3.8. The Effect of FGE on the Abundance of Intestinal Flora in AD-like Mice
To investigate the effect of FGE on the gut microbiota composition, the 16S rRNA gene sequences of 18 samples from six groups were sequenced using Majorbio HiSeq (Shanghai Majorbio Biomedical Technology Co., Ltd., Shanghai, China). The taxonomic composition at the genus level was characterized by operational taxonomic units (OTUs). At the genus level, the Venn diagram indicated that there were 2504 shared OTUs among the six groups and 134, 22, 24, 16, 9, and 15 unique OTUs in the control, model, donepezil, FGE-L, FGE-M, and FGE-H groups, respectively (Figure 8A). Alpha diversity estimations and PCA analyses indicated that the intestinal microbiota was separated in these six groups (Figure 8B–F). After treatment with FGE, the gut microbiota was similar to that in the control group.
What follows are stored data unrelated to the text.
What follows belongs to an exercise in optimizing a design on an open flow for small area and a short achievable clock period; a production flow would make more cautious choices. Only simulation tests tie the RTL to the original design; equivalence was not proved.

==> flow/design.v (outline; a module is shown in full before it is edited, if it fits) <==
// module top_32bit: 143 lines
// module opmux: 4 lines
// module ltcmp: 3 lines
// module mulfront: 700 lines
// module csaback: 182 lines
// module cpa32: 728 lines
// module nd2: 3 lines
// module nr2: 3 lines
// module xn2: 3 lines
// module iv: 3 lines
// module aoi21: 3 lines
// module oai21: 3 lines
// module benc: 5 lines
// module bsel: 3 lines
// module ao21: 3 lines
// module xo2: 3 lines
module top_32bit(
    input               clk,
    input               we,
    input               reset,
    input      [31:0]   data,
    input      [1:0]    p_sel,
    input      [31:0]   P0,
    input      [31:0]   P1,
    output     [31:0]   P0_out,
    output     [31:0]   P1_out,
    output     [31:0]   data_out
  );
  // ...
==> flow/run.sh <==
#!/bin/bash
# synth_recipe.tcl (not shown) runs the flow's synth.tcl, then flattens the netlist and writes it again
# the make line also repeats each setting of config.mk as NAME=value (left out here)
make -C /OpenROAD-flow-scripts/flow DESIGN_CONFIG=/design/flow/config.mk WORK_HOME=/design/flow/orfs CLKGATE_MAP_FILE= SYNTH_SCRIPT=/design/flow/synth_recipe.tcl finish
==> flow/config.mk <==
export PLATFORM = sky130hd
export DESIGN_NAME = top_32bit
export DESIGN_NICKNAME = top_32bit
export VERILOG_FILES = /design/flow/design.v
export SDC_FILE = /design/flow/constraint.sdc
export NUM_CORES = 4
export LEC_CHECK = 0
export CAP_MARGIN = 20
export CORE_MARGIN = 2
export CORE_UTILIZATION = 55
export SETUP_SLACK_MARGIN = 5
export SLEW_MARGIN = 20
export SYNTH_HIERARCHICAL = 1
==> flow/constraint.sdc <==
create_clock -name core_clock -period 12.0 [get_ports {clk}]
set_input_delay 2.4000 -clock core_clock [delete_from_list [all_inputs] [get_ports {clk}]]
set_output_delay 2.4000 -clock core_clock [all_outputs]
set_load 0.01 [all_outputs]
==> run notes, run 1 <==
* Outcome: no timing/DRC/antenna violations
* Non-CTS inverters at ~270
* Post-Layout Cell Count at 4,997
* Met2 usage at 0.593
* Vias per inst at around 6.4
* Placed cell count at 4,825
* DRT antenna net count at 0
* HP Start: valid[3]
* # resized after CTS at 8
* Sequential element share of the synthesized area at 0.498
* Finished Core Util at 0.629
* YS warnings at 7
* Sequential share of cell area at 0.438
* Maximum clock path buffer count at 3
* Hold Path End: valid[3]
* Length of routed met2 wiring at 72.1 mm
* Type of origin of the critical path: flip-flop
* Type of the tightest min-delay check: flip-flop to flip-flop
* Largest class: flip-flops and latches
* Multiplexer share of the synthesized area at 0.0658
* Complex-gate fraction of the synthesized area at 0.176
* Tap cells at 1,060
* Crit path largest cell delay at 0.64 ns
* R2R Setup Slk at 5.54 ns
* Worst hold stages at 2
* Final hold violation count at 0
* Largest net degree at the start of global routing at 75
* Placed Area at roughly 0.047 mm2
* Critical path's top delay family: adder cells
* M3 GR Usage at 0.0720
* Port Buffer Count at 177
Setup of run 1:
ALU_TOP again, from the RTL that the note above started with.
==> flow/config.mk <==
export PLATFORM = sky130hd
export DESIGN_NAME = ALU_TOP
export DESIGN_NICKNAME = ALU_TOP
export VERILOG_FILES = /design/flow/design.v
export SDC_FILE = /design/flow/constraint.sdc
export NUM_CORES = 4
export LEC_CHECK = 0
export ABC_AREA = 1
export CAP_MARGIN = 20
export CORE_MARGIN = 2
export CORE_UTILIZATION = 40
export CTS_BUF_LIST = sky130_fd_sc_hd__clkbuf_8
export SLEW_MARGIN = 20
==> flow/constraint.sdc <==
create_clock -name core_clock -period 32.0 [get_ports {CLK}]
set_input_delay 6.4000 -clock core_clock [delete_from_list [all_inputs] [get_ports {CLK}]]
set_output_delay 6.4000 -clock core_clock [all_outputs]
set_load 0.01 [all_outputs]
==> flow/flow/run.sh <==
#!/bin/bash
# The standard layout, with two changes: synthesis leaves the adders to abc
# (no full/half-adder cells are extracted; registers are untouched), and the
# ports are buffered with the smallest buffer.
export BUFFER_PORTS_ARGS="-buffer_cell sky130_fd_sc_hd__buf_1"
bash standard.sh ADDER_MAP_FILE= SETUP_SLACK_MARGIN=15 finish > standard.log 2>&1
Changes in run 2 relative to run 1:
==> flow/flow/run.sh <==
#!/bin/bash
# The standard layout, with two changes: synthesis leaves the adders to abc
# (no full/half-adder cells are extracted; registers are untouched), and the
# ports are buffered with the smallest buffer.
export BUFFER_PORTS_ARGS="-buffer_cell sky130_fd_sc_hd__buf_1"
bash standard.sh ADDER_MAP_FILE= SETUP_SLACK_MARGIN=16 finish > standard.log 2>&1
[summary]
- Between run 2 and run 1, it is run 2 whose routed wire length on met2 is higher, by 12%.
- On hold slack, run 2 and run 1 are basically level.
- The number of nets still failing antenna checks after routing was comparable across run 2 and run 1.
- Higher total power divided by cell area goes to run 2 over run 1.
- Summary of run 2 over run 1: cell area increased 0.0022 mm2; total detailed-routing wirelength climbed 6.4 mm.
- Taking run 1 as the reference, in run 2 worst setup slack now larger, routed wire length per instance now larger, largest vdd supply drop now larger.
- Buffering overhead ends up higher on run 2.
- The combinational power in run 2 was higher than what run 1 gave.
At the phylum level, Bacteroidetes, Firmicutes, Bacteria, Proteobacteria, and Parabasalia were the most abundant, whereas the abundance of Firmicutes and Bacteroidetes was markedly decreased and increased in the model group compared with the control group (Figure 9A,B). Intriguingly, FGE treatment could increase the abundance of Firmicutes, and decrease the abundance of Bacteroidetes. The imbalance of the two phyla can affect glucose metabolism in the brain tissue, and abnormal glucose metabolism can lead to increased Aβ deposition, which ultimately increases the risk of AD. At the species level, the abundance of Muribaculaceae, Rikenellaceae, and Bacteroides was obviously increased, and the abundance of Lachnospiraceae and Prevotella sp. was decreased in the model group compared with the control group (Figure 10). Prominently, treatment with FGE could improve the abundance of Lachnospiraceae and decrease the abundance of Muribaculaceae and Bacteroidaceae compared with the model group. The present study confirmed that the abundance of Lachnospiraceae was decreased in the intestinal canal of patients with AD, indicating that treatment with FGE could ameliorate the symptoms of AD.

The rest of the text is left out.